The nuclear receptor liver X receptor (LXR) is one of the main transcriptional regulators of cholesterol metabolism. Nuclear receptors are a large family of transcription factors that act as transcriptional regulators after being activated by specific ligands. LXRs respond to physiological concentrations of oxysterols (9) and enhance transcription of genes whose encoded products are involved in regulating cholesterol metabolism. LXRs are putative pharmacological targets in atherosclerosis (10) because they are able to decrease intracellular cholesterol by up-regulation of cholesterol efflux (via induction of the target gene ABCA1) and down-regulation of cholesterol influx [via induction of the target gene IDOL (inducible degrader of LDLR), which blocks LDLR via ubiquitination]. Interestingly, these properties of LXRs led several investigators to propose specific synthetic ligand therapies to inhibit cellular proliferation.

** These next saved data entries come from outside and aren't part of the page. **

==> src/ftd_defines.svh <==
`ifndef FTD_DEFINES_SVH
`define FTD_DEFINES_SVH

// ----------------------------------------------------------------
// register map
// ----------------------------------------------------------------
`define FTD_MAP_BASE 16'hF380
`define FTD_MAP_LAST 16'hF3BF
`define FTD_CTRL_ADDR 16'hF3C0
`define FTD_STAT_ADDR 16'hF3C1

// ----------------------------------------------------------------
// reset values
// ----------------------------------------------------------------
`define FTD_MAP_RST 16'h0000
`define FTD_CTRL_RST 2'h0

// ----------------------------------------------------------------
// field positions
// ----------------------------------------------------------------
`define FTD_CTRL_HIZ_A 0
`define FTD_CTRL_HIZ_B 1
`define FTD_STAT_ACTIVE 0
`define FTD_STAT_SLOT_LSB 8
`define FTD_STAT_SLOT_MSB 12

// ----------------------------------------------------------------
// timing: bits per slot, slots per pin
// ----------------------------------------------------------------
`define FTD_SLOT_BITS 8
`define FTD_SLOTS_PER_PIN 32
`define FTD_WORD_BITS 32
`define FTD_NUM_CHANNELS 16

`endif

==> src/ftd_pkg.sv <==
`default_nettype none

package ftd_pkg;

  // one slot map entry, 16 bits wide
  typedef struct packed {
    logic [7:0] rsvd;
    logic en;
    logic rev;
    logic grp;
    logic [2:0] ch;
    logic [1:0] bsel;
  } ftd_slot_map_t;

  // words of serial output channels 32..47, index 0 is channel 32
  typedef logic [15:0][31:0] ftd_words_t;

endpackage

`default_nettype wire

==> src/ftd_map_mem.sv <==
`timescale 1ns/1ps
`default_nettype none
`include "ftd_defines.svh"

// ----------------------------------------------------------------
// slot map storage: one write port, three registered read ports
// ----------------------------------------------------------------
module ftd_map_mem #(
  parameter int DEPTH = 64,
  parameter int WIDTH = 16,
  parameter int AW = 6
) (
  input wire logic clk,
  input wire logic reset_n,
  input wire logic wr_en,
  input wire logic [AW-1:0] wr_addr,
  input wire logic [WIDTH-1:0] wr_data,
  input wire logic sw_rd,
  input wire logic [AW-1:0] sw_addr,
  input wire logic sw_bypass,
  input wire logic [WIDTH-1:0] sw_bypass_data,
  output logic [WIDTH-1:0] sw_q,
  input wire logic [AW-1:0] a_addr,
  output logic [WIDTH-1:0] a_q,
  input wire logic [AW-1:0] b_addr,
  output logic [WIDTH-1:0] b_q
);

  logic [WIDTH-1:0] mem_ff [DEPTH];

  if (DEPTH != (1 << AW)) begin : g_bad_depth
    $error("ftd_map_mem: DEPTH must equal 2**AW");
  end

  // storage, cleared by reset so every slot starts disabled
  always_ff @(posedge clk or negedge reset_n) begin
    if (!reset_n) begin
      for (int i = 0; i < DEPTH; i++) begin
        mem_ff[i] <= WIDTH'(`FTD_MAP_RST);
      end
    end else if (wr_en) begin
      mem_ff[wr_addr] <= wr_data;
    end
  end

  // software read; stands one cycle only, zero otherwise
  always_ff @(posedge clk or negedge reset_n) begin
    if (!reset_n) begin
      sw_q <= '0;
    end else if (sw_rd) begin
      sw_q <= sw_bypass ? sw_bypass_data : mem_ff[sw_addr];
    end else begin
      sw_q <= '0;
    end
  end

  // slot lookups for the two pins
  always_ff @(posedge clk or negedge reset_n) begin
    if (!reset_n) begin
      a_q <= '0;
      b_q <= '0;
    end else begin
      a_q <= mem_ff[a_addr];
      b_q <= mem_ff[b_addr];
    end
  end

endmodule

`default_nettype wire

==> src/ftd_slot_source.sv <==
`timescale 1ns/1ps
`default_nettype none
`include "ftd_defines.svh"

module ftd_slot_source #(
  parameter int SLOT_BITS = `FTD_SLOT_BITS,
  parameter int SLOTS_PER_PIN = `FTD_SLOTS_PER_PIN,
  parameter int WORD_BITS = `FTD_WORD_BITS
) (
  input wire logic clk,
  input wire logic reset_n,
  input wire logic [15:0] reg_addr,
  input wire logic [15:0] reg_wdata,
  input wire logic reg_wr,
  input wire logic reg_rd,
  output logic [15:0] reg_rdata,
  input wire logic frame_start,
  input wire ftd_pkg::ftd_words_t chan_words,
  output logic flex_data_pin_a,
  output logic flex_data_pin_a_oe,
  output logic flex_data_pin_b,
  output logic flex_data_pin_b_oe
);
  import ftd_pkg::*;

  // the slot counter and byte picker are built for this geometry only
  if (SLOT_BITS != 8 || SLOTS_PER_PIN != 32 || WORD_BITS != 32) begin : g_bad_param
    $error("ftd_slot_source: only 8-bit slots, 32 slots per pin, 32-bit words");
  end

  // ----------------------------------------------------------------
  // register decode
  // ----------------------------------------------------------------
  logic in_map;
  logic [1:0] port_hiz_when_idle_ff;
  logic active_ff;
  logic [7:0] cnt_ff;
  logic [7:0] nxt_cnt;
  logic [15:0] own_rdata;
  logic [15:0] map_a_raw;
  logic [15:0] map_b_raw;
  ftd_slot_map_t map_a;
  ftd_slot_map_t map_b;

  // the map window is 64 consecutive addresses
  assign in_map = (reg_addr >= `FTD_MAP_BASE) && (reg_addr <= `FTD_MAP_LAST);

  // own registers and unmapped addresses answer through the bypass
  always_comb begin
    own_rdata = 16'h0000;
    if (reg_addr == `FTD_CTRL_ADDR) begin
      own_rdata = {14'h0000, port_hiz_when_idle_ff};
    end else if (reg_addr == `FTD_STAT_ADDR) begin
      own_rdata[`FTD_STAT_ACTIVE] = active_ff;
      own_rdata[`FTD_STAT_SLOT_MSB:`FTD_STAT_SLOT_LSB] = cnt_ff[7:3];
    end else begin
      own_rdata = 16'h0000;
    end
  end

  // per-port idle drive choice
  always_ff @(posedge clk or negedge reset_n) begin
    if (!reset_n) begin
      port_hiz_when_idle_ff <= `FTD_CTRL_RST;
    end else if (reg_wr && reg_addr == `FTD_CTRL_ADDR) begin
      port_hiz_when_idle_ff <= reg_wdata[1:0];
    end
  end

  // ----------------------------------------------------------------
  // slot timing
  // ----------------------------------------------------------------
  // one bit per clock; a frame start forces slot 0 bit 0
  assign nxt_cnt = frame_start ? 8'h00 : 8'(cnt_ff + 8'h01);

  always_ff @(posedge clk or negedge reset_n) begin
    if (!reset_n) begin
      cnt_ff <= 8'h00;
    end else begin
      cnt_ff <= nxt_cnt;
    end
  end

  // pins stay idle until the first frame has been seen
  always_ff @(posedge clk or negedge reset_n) begin
    if (!reset_n) begin
      active_ff <= 1'b0;
    end else if (frame_start) begin
      active_ff <= 1'b1;
    end
  end

  // lookup is addressed by the next count so the entry lines up with cnt_ff
  ftd_map_mem #(
    .DEPTH(64),
    .WIDTH(16),
    .AW(6)
  ) u_map (
    .clk(clk),
    .reset_n(reset_n),
    .wr_en(reg_wr && in_map),
    .wr_addr(reg_addr[5:0]),
    .wr_data(reg_wdata),
    .sw_rd(reg_rd),
    .sw_addr(reg_addr[5:0]),
    .sw_bypass(!in_map),
    .sw_bypass_data(own_rdata),
    .sw_q(reg_rdata),
    .a_addr({1'b0, nxt_cnt[7:3]}),
    .a_q(map_a_raw),
    .b_addr({1'b1, nxt_cnt[7:3]}),
    .b_q(map_b_raw)
  );

  assign map_a = ftd_slot_map_t'(map_a_raw);
  assign map_b = ftd_slot_map_t'(map_b_raw);

  // ----------------------------------------------------------------
  // source selection
  // ----------------------------------------------------------------
  function automatic logic [7:0] pick_byte(input logic [31:0] word, input logic [1:0] bsel);
    logic [7:0] r;
    r = 8'h00;
    case (bsel)
      2'b00: r = word[31:24];
      2'b01: r = word[23:16];
      2'b10: r = word[15:8];
      default: r = word[7:0];
    endcase
    return r;
  endfunction

  logic [3:0] idx_a;
  logic [3:0] idx_b;
  logic [31:0] word_a;
  logic [31:0] word_b;
  logic [7:0] byte_a;
  logic [7:0] byte_b;
  logic bit_a;
  logic bit_b;

  // group bit is the high index bit: base 32 or 40, code adds on top
  assign idx_a = {map_a.grp, map_a.ch};
  assign idx_b = {map_b.grp, map_b.ch};
  assign word_a = chan_words[idx_a];
  assign word_b = chan_words[idx_b];
  assign byte_a = pick_byte(word_a, map_a.bsel);
  assign byte_b = pick_byte(word_b, map_b.bsel);
  // msb first unless reversed; ~cnt is 7 minus the bit position
  assign bit_a = map_a.rev ? byte_a[cnt_ff[2:0]] : byte_a[~cnt_ff[2:0]];
  assign bit_b = map_b.rev ? byte_b[cnt_ff[2:0]] : byte_b[~cnt_ff[2:0]];

  // ----------------------------------------------------------------
  // pin drive
  // ----------------------------------------------------------------
  // pins lag the counter by one cycle; disabled slot is low or released
  always_ff @(posedge clk or negedge reset_n) begin
    if (!reset_n) begin
      flex_data_pin_a <= 1'b0;
      flex_data_pin_a_oe <= 1'b0;
      flex_data_pin_b <= 1'b0;
      flex_data_pin_b_oe <= 1'b0;
    end else begin
      flex_data_pin_a <= active_ff && map_a.en && bit_a;
      flex_data_pin_a_oe <= (active_ff && map_a.en) || !port_hiz_when_idle_ff[`FTD_CTRL_HIZ_A];
      flex_data_pin_b <= active_ff && map_b.en && bit_b;
      flex_data_pin_b_oe <= (active_ff && map_b.en) || !port_hiz_when_idle_ff[`FTD_CTRL_HIZ_B];
    end
  end

  // ----------------------------------------------------------------
  // checks
  // ----------------------------------------------------------------
  // reference bit taken from the flat word vector by arithmetic
  logic [511:0] words_flat;
  int exp_pos_a;
  int exp_pos_b;
  logic exp_bit_a;
  logic exp_bit_b;

  assign words_flat = chan_words;
  assign exp_pos_a = int'(idx_a) * 32 + (map_a.rev ? 24 + int'(cnt_ff[2:0]) : 31 - int'(cnt_ff[2:0]))
                     - 8 * int'(map_a.bsel);
  assign exp_pos_b = int'(idx_b) * 32 + (map_b.rev ? 24 + int'(cnt_ff[2:0]) : 31 - int'(cnt_ff[2:0]))
                     - 8 * int'(map_b.bsel);
  assign exp_bit_a = words_flat[exp_pos_a];
  assign exp_bit_b = words_flat[exp_pos_b];
endmodule

`default_nettype wire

This study by Guo and colleagues (8), which uses cell and xenograft growth curves with a combination of chemical and genetic gain and loss-of-function approaches, shows that LXR synthetic ligands are able to decrease cell growth and to induce significant tumor cell death in vivo. This event is achieved by repression of LDLR protein expression via IDOL activation and induction of ABCA1 (Fig. 1). However, one of the main LXR transcriptional activities relates to driving and sustaining fatty acid synthesis. This lipogenic role of LXR, especially in the liver, leads to systemic hypertriglyceridemia, which today represents a limitation for a putative LXR-targeting therapeutic strategy. Also, one cannot exclude that fatty acid synthase activity might be increased by LXR in the same glioblastoma cell, whose proliferation is indeed additionally blocked when LXR ligands are administered together with fatty acid synthesis inhibitors. Overall, this elegant study will truly open new avenues for LXR synthetic ligands as a novel therapeutic approach in glioblastoma. The antitumoral LXR strategy will soon be definitively tested in other tumors. Subtype-, tissue-, and promoter-specific scenarios will then be urgently required to avoid prolipogenic effects of LXR.
Disclosure of Potential Conflicts of Interest
No potential conflicts of interest were disclosed.